▸ The task: Where "with" occurs in a line of the entries below, copy that line.

Entries provided Block Start

<file path="src/rtl/dcache_pkg.sv">
// rtl/dcache_pkg.sv - shared state encoding, op codes and byte-enable helper for dcache_main_fsm
// UNC_REQ/UNC_WAIT states exist only when DCACHE_UNCACHED_EN is defined.
package dcache_pkg;

    localparam int MAX_LINE_WORDS = 64;
    localparam int MAX_BE_W       = MAX_LINE_WORDS * 4;

    localparam logic OP_READ  = 1'b0;
    localparam logic OP_WRITE = 1'b1;

    typedef enum logic [2:0] {
        S_IDLE       = 3'd0,
        S_LOOKUP     = 3'd1,
        S_EVICT      = 3'd2,
        S_REFILL_REQ = 3'd3,
        S_REFILL     = 3'd4,
        S_WB_WAIT    = 3'd5
`ifdef DCACHE_UNCACHED_EN
        ,
        S_UNC_REQ    = 3'd6,
        S_UNC_WAIT   = 3'd7
`endif
    } state_t;

    // Four byte enables for word idx; callers truncate to their own line width.
    function automatic logic [MAX_BE_W-1:0] word_be(input int unsigned idx);
        logic [MAX_BE_W-1:0] w_one;
        w_one      = '0;
        w_one[3:0] = 4'hF;
        return w_one << (idx * 4);
    endfunction

endpackage

</file>
<file path="src/rtl/dcache_if.sv">
// rtl/dcache_if.sv - request, RAM-control and AXI-adapter signal bundle of dcache_main_fsm
// master = environment side, slave = controller side.
interface dcache_if #(
    parameter int WAYS       = 4,
    parameter int LINE_WORDS = 16,
    parameter int CW         = $clog2(LINE_WORDS)
);
    logic                    valid;
    logic                    op;
    logic                    uncached;
    logic                    cache_hit;
    logic [WAYS-1:0]         hit;
    logic [WAYS-1:0]         lru_way;
    logic                    victim_dirty;
    logic                    victim_valid;
    logic [LINE_WORDS*4-1:0] mem_we_normal;
    logic                    r_rdy;
    logic                    r_valid;
    logic                    w_rdy;
    logic                    w_done;

    logic [WAYS-1:0]         way_visit;
    logic                    mbuf_we;
    logic                    rbuf_we;
    logic                    wbuf_we;
    logic                    wbuf_reset;
    logic                    way_sel_en;
    logic                    rdata_sel;
    logic                    wrt_data_sel;
    logic [LINE_WORDS*4-1:0] mem_we;
    logic [WAYS-1:0]         mem_en;
    logic [WAYS-1:0]         tagv_we;
    logic [WAYS-1:0]         dirty_we;
    logic                    w_dirty_data;
    logic                    r_req;
    logic                    w_req;
    logic                    r_data_ready;
    logic                    unc_req;
    logic [CW-1:0]           fill_cnt;
    logic                    data_valid;
    logic                    busy;

    modport master (
        output valid, op, uncached, cache_hit, hit, lru_way, victim_dirty, victim_valid,
               mem_we_normal, r_rdy, r_valid, w_rdy, w_done,
        input  way_visit, mbuf_we, rbuf_we, wbuf_we, wbuf_reset, way_sel_en, rdata_sel,
               wrt_data_sel, mem_we, mem_en, tagv_we, dirty_we, w_dirty_data, r_req, w_req,
               r_data_ready, unc_req, fill_cnt, data_valid, busy
    );

    modport slave (
        input  valid, op, uncached, cache_hit, hit, lru_way, victim_dirty, victim_valid,
               mem_we_normal, r_rdy, r_valid, w_rdy, w_done,
        output way_visit, mbuf_we, rbuf_we, wbuf_we, wbuf_reset, way_sel_en, rdata_sel,
               wrt_data_sel, mem_we, mem_en, tagv_we, dirty_we, w_dirty_data, r_req, w_req,
               r_data_ready, unc_req, fill_cnt, data_valid, busy
    );

endinterface

</file>
<file path="src/rtl/dcache_fill_counter.sv">
// rtl/dcache_fill_counter.sv - refill beat counter with clear, enable and last-beat flag
// Wraps to zero after LINE_WORDS-1 because LINE_WORDS is a power of two.
module dcache_fill_counter #(
    parameter int LINE_WORDS = 16,
    parameter int CW         = $clog2(LINE_WORDS)
) (
    input  logic          clk,
    input  logic          rst,
    input  logic          i_clr,
    input  logic          i_en,
    output logic [CW-1:0] o_cnt,
    output logic          o_last
);

    logic [CW-1:0] r_cnt;

    always_ff @(posedge clk) begin
        if (rst || i_clr) begin
            r_cnt <= '0;
        end else if (i_en) begin
            r_cnt <= r_cnt + CW'(1);
        end
    end

    assign o_cnt  = r_cnt;
    assign o_last = (r_cnt == CW'(LINE_WORDS - 1));

endmodule

</file>
<file path="src/rtl/dcache_main_fsm.sv">
// rtl/dcache_main_fsm.sv - write-back data cache main control FSM (lookup, evict, refill, write-back wait)
// Uncached single-word path built in with DCACHE_UNCACHED_EN.
module dcache_main_fsm
    import dcache_pkg::*;
#(
    parameter int WAYS       = 4,
    parameter int LINE_WORDS = 16,
    parameter int CW         = $clog2(LINE_WORDS)
) (
    input logic     clk,
    input logic     rst,
    dcache_if.slave bus
);

    localparam int BE_W = LINE_WORDS * 4;
    typedef logic [BE_W-1:0] be_t;

    state_t        r_state;
    state_t        w_next;
    logic          r_victim_was_dirty;
    logic          r_wb_done_seen;
    logic          w_cnt_clr;
    logic          w_cnt_en;
    logic          w_cnt_last;
    logic [CW-1:0] w_cnt;
    logic          w_wb_complete;
    be_t           w_beat_be;

    dcache_fill_counter #(
        .LINE_WORDS (LINE_WORDS),
        .CW         (CW)
    ) u_fill_counter (
        .clk    (clk),
        .rst    (rst),
        .i_clr  (w_cnt_clr),
        .i_en   (w_cnt_en),
        .o_cnt  (w_cnt),
        .o_last (w_cnt_last)
    );

    assign w_beat_be     = be_t'(word_be(32'(w_cnt)));
    assign w_wb_complete = !r_victim_was_dirty || bus.w_done || r_wb_done_seen;

`ifndef DCACHE_UNCACHED_EN
    logic w_unused_uncached;
    assign w_unused_uncached = bus.uncached;
`endif

    always_ff @(posedge clk) begin
        if (rst) begin
            r_state            <= S_IDLE;
            r_victim_was_dirty <= 1'b0;
            r_wb_done_seen     <= 1'b0;
        end else begin
            r_state <= w_next;
            if (r_state == S_LOOKUP) begin
                r_victim_was_dirty <= bus.victim_dirty && bus.victim_valid;
            end
            // The write-back B response may beat the refill; remember it until WB_WAIT consumes it.
            if (r_state == S_WB_WAIT && w_wb_complete) begin
                r_wb_done_seen <= 1'b0;
            end else if (bus.w_done && (r_state == S_EVICT || r_state == S_REFILL_REQ ||
                                        r_state == S_REFILL)) begin
                r_wb_done_seen <= 1'b1;
            end
        end
    end

    always_comb begin
        w_next           = r_state;
        w_cnt_clr        = 1'b0;
        w_cnt_en         = 1'b0;
        bus.way_visit    = '0;
        bus.mbuf_we      = 1'b0;
        bus.rbuf_we      = 1'b0;
        bus.wbuf_we      = 1'b0;
        bus.wbuf_reset   = 1'b0;
        bus.way_sel_en   = 1'b0;
        bus.rdata_sel    = 1'b0;
        bus.wrt_data_sel = 1'b0;
        bus.mem_we       = '0;
        bus.mem_en       = '0;
        bus.tagv_we      = '0;
        bus.dirty_we     = '0;
        bus.w_dirty_data = 1'b0;
        bus.r_req        = 1'b0;
        bus.w_req        = 1'b0;
        bus.r_data_ready = 1'b0;
        bus.unc_req      = 1'b0;
        bus.fill_cnt     = '0;
        bus.data_valid   = 1'b0;
        bus.busy         = 1'b0;

        if (!rst) begin
            bus.busy     = (r_state != S_IDLE) && (r_state != S_LOOKUP);
            bus.fill_cnt = w_cnt;
            case (r_state)
                S_IDLE: begin
                    bus.rbuf_we = 1'b1;
                    if (bus.valid) w_next = S_LOOKUP;
                end
                S_LOOKUP: begin
                    bus.rdata_sel    = 1'b1;
                    bus.wrt_data_sel = 1'b1;
`ifdef DCACHE_UNCACHED_EN
                    if (bus.uncached) begin
                        bus.mbuf_we = 1'b1;
                        w_next      = S_UNC_REQ;
                    end else
`endif
                    if (bus.cache_hit) begin
                        bus.data_valid = 1'b1;
                        bus.rbuf_we    = 1'b1;
                        bus.way_sel_en = 1'b1;
                        bus.way_visit  = bus.hit;
                        if (bus.op == OP_WRITE) begin
                            bus.mem_en       = bus.hit;
                            bus.mem_we       = bus.mem_we_normal;
                            bus.dirty_we     = bus.hit;
                            bus.w_dirty_data = 1'b1;
                        end
                        w_next = bus.valid ? S_LOOKUP : S_IDLE;
                    end else begin
                        bus.mbuf_we = 1'b1;
                        bus.wbuf_we = 1'b1;
                        w_next = (bus.victim_dirty && bus.victim_valid) ? S_EVICT : S_REFILL_REQ;
                    end
                end
                S_EVICT: begin
                    bus.w_req = 1'b1;
                    if (bus.w_rdy) w_next = S_REFILL_REQ;
                end
                S_REFILL_REQ: begin
                    bus.r_req = 1'b1;
                    if (bus.r_rdy) begin
                        w_cnt_clr = 1'b1;
                        w_next    = S_REFILL;
                    end
                end
                S_REFILL: begin
                    bus.r_data_ready = 1'b1;
                    if (bus.r_valid) begin
                        bus.mem_en = bus.lru_way;
                        bus.mem_we = w_beat_be;
                        w_cnt_en   = 1'b1;
                        if (w_cnt_last) begin
                            bus.tagv_we      = bus.lru_way;
                            bus.dirty_we     = bus.lru_way;
                            bus.w_dirty_data = bus.op;
                            bus.way_sel_en   = 1'b1;
                            bus.way_visit    = bus.lru_way;
                            w_next           = S_WB_WAIT;
                        end
                    end
                end
                S_WB_WAIT: begin
                    if (w_wb_complete) begin
                        bus.data_valid = 1'b1;
                        bus.rbuf_we    = 1'b1;
                        bus.wbuf_reset = 1'b1;
                        w_next = bus.valid ? S_LOOKUP : S_IDLE;
                    end
                end
`ifdef DCACHE_UNCACHED_EN
                S_UNC_REQ: begin
                    bus.unc_req = 1'b1;
                    if (bus.op == OP_WRITE) begin
                        bus.w_req = 1'b1;
                        if (bus.w_rdy) w_next = S_UNC_WAIT;
                    end else begin
                        bus.r_req = 1'b1;
                        if (bus.r_rdy) w_next = S_UNC_WAIT;
                    end
                end
                S_UNC_WAIT: begin
                    bus.unc_req = 1'b1;
                    if (bus.op == OP_WRITE) begin
                        if (bus.w_done) begin
                            bus.data_valid = 1'b1;
                            w_next = bus.valid ? S_LOOKUP : S_IDLE;
                        end
                    end else begin
                        bus.r_data_ready = 1'b1;
                        if (bus.r_valid) begin
                            bus.rbuf_we    = 1'b1;
                            bus.data_valid = 1'b1;
                            w_next = bus.valid ? S_LOOKUP : S_IDLE;
                        end
                    end
                end
`endif
                default: w_next = S_IDLE;
            endcase
        end
    end

endmodule
</file>
<file path="src/flat_wrapper.sv">
// flat-port wrapper written by rule: the top's interface ports become plain ports
module dcache_main_fsm_flat import dcache_pkg::*;
#(
    parameter int WAYS       = 4,
    parameter int LINE_WORDS = 16,
    parameter int CW         = $clog2(LINE_WORDS)
)
  (clk, rst, bus_valid, bus_op, bus_uncached, bus_cache_hit, bus_hit, bus_lru_way, bus_victim_dirty, bus_victim_valid, bus_mem_we_normal, bus_r_rdy, bus_r_valid, bus_w_rdy, bus_w_done, bus_way_visit, bus_mbuf_we, bus_rbuf_we, bus_wbuf_we, bus_wbuf_reset, bus_way_sel_en, bus_rdata_sel, bus_wrt_data_sel, bus_mem_we, bus_mem_en, bus_tagv_we, bus_dirty_we, bus_w_dirty_data, bus_r_req, bus_w_req, bus_r_data_ready, bus_unc_req, bus_fill_cnt, bus_data_valid, bus_busy);
  dcache_if #(.WAYS(WAYS), .LINE_WORDS(LINE_WORDS), .CW(CW)) bus_i ();
  input logic clk;
  input logic rst;
  input wire logic [$bits(bus_i.valid)-1:0] bus_valid;
  input wire logic [$bits(bus_i.op)-1:0] bus_op;
  input wire logic [$bits(bus_i.uncached)-1:0] bus_uncached;
  input wire logic [$bits(bus_i.cache_hit)-1:0] bus_cache_hit;
  input wire logic [$bits(bus_i.hit)-1:0] bus_hit;
  input wire logic [$bits(bus_i.lru_way)-1:0] bus_lru_way;
  input wire logic [$bits(bus_i.victim_dirty)-1:0] bus_victim_dirty;
  input wire logic [$bits(bus_i.victim_valid)-1:0] bus_victim_valid;
  input wire logic [$bits(bus_i.mem_we_normal)-1:0] bus_mem_we_normal;
  input wire logic [$bits(bus_i.r_rdy)-1:0] bus_r_rdy;
  input wire logic [$bits(bus_i.r_valid)-1:0] bus_r_valid;
  input wire logic [$bits(bus_i.w_rdy)-1:0] bus_w_rdy;
  input wire logic [$bits(bus_i.w_done)-1:0] bus_w_done;
  output wire logic [$bits(bus_i.way_visit)-1:0] bus_way_visit;
  output wire logic [$bits(bus_i.mbuf_we)-1:0] bus_mbuf_we;
  output wire logic [$bits(bus_i.rbuf_we)-1:0] bus_rbuf_we;
  output wire logic [$bits(bus_i.wbuf_we)-1:0] bus_wbuf_we;
  output wire logic [$bits(bus_i.wbuf_reset)-1:0] bus_wbuf_reset;
  output wire logic [$bits(bus_i.way_sel_en)-1:0] bus_way_sel_en;
  output wire logic [$bits(bus_i.rdata_sel)-1:0] bus_rdata_sel;
  output wire logic [$bits(bus_i.wrt_data_sel)-1:0] bus_wrt_data_sel;
  output wire logic [$bits(bus_i.mem_we)-1:0] bus_mem_we;
  output wire logic [$bits(bus_i.mem_en)-1:0] bus_mem_en;
  output wire logic [$bits(bus_i.tagv_we)-1:0] bus_tagv_we;
  output wire logic [$bits(bus_i.dirty_we)-1:0] bus_dirty_we;
  output wire logic [$bits(bus_i.w_dirty_data)-1:0] bus_w_dirty_data;
  output wire logic [$bits(bus_i.r_req)-1:0] bus_r_req;
  output wire logic [$bits(bus_i.w_req)-1:0] bus_w_req;
  output wire logic [$bits(bus_i.r_data_ready)-1:0] bus_r_data_ready;
  output wire logic [$bits(bus_i.unc_req)-1:0] bus_unc_req;
  output wire logic [$bits(bus_i.fill_cnt)-1:0] bus_fill_cnt;
  output wire logic [$bits(bus_i.data_valid)-1:0] bus_data_valid;
  output wire logic [$bits(bus_i.busy)-1:0] bus_busy;
  assign bus_i.valid = bus_valid;
  assign bus_i.op = bus_op;
  assign bus_i.uncached = bus_uncached;
  assign bus_i.cache_hit = bus_cache_hit;
  assign bus_i.hit = bus_hit;
  assign bus_i.lru_way = bus_lru_way;
  assign bus_i.victim_dirty = bus_victim_dirty;
  assign bus_i.victim_valid = bus_victim_valid;
  assign bus_i.mem_we_normal = bus_mem_we_normal;
  assign bus_i.r_rdy = bus_r_rdy;
  assign bus_i.r_valid = bus_r_valid;
  assign bus_i.w_rdy = bus_w_rdy;
  assign bus_i.w_done = bus_w_done;
  assign bus_way_visit = bus_i.way_visit;
  assign bus_mbuf_we = bus_i.mbuf_we;
  assign bus_rbuf_we = bus_i.rbuf_we;
  assign bus_wbuf_we = bus_i.wbuf_we;
  assign bus_wbuf_reset = bus_i.wbuf_reset;
  assign bus_way_sel_en = bus_i.way_sel_en;
  assign bus_rdata_sel = bus_i.rdata_sel;
  assign bus_wrt_data_sel = bus_i.wrt_data_sel;
  assign bus_mem_we = bus_i.mem_we;
  assign bus_mem_en = bus_i.mem_en;
  assign bus_tagv_we = bus_i.tagv_we;
  assign bus_dirty_we = bus_i.dirty_we;
  assign bus_w_dirty_data = bus_i.w_dirty_data;
  assign bus_r_req = bus_i.r_req;
  assign bus_w_req = bus_i.w_req;
  assign bus_r_data_ready = bus_i.r_data_ready;
  assign bus_unc_req = bus_i.unc_req;
  assign bus_fill_cnt = bus_i.fill_cnt;
  assign bus_data_valid = bus_i.data_valid;
  assign bus_busy = bus_i.busy;
  dcache_main_fsm #(.WAYS(WAYS), .LINE_WORDS(LINE_WORDS), .CW(CW)) u_core (.clk(clk), .rst(rst), .bus(bus_i));
endmodule
</file>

Entries provided Block End

▸ Answer to the problem:
// rtl/dcache_fill_counter.sv - refill beat counter with clear, enable and last-beat flag
// Uncached single-word path built in with DCACHE_UNCACHED_EN.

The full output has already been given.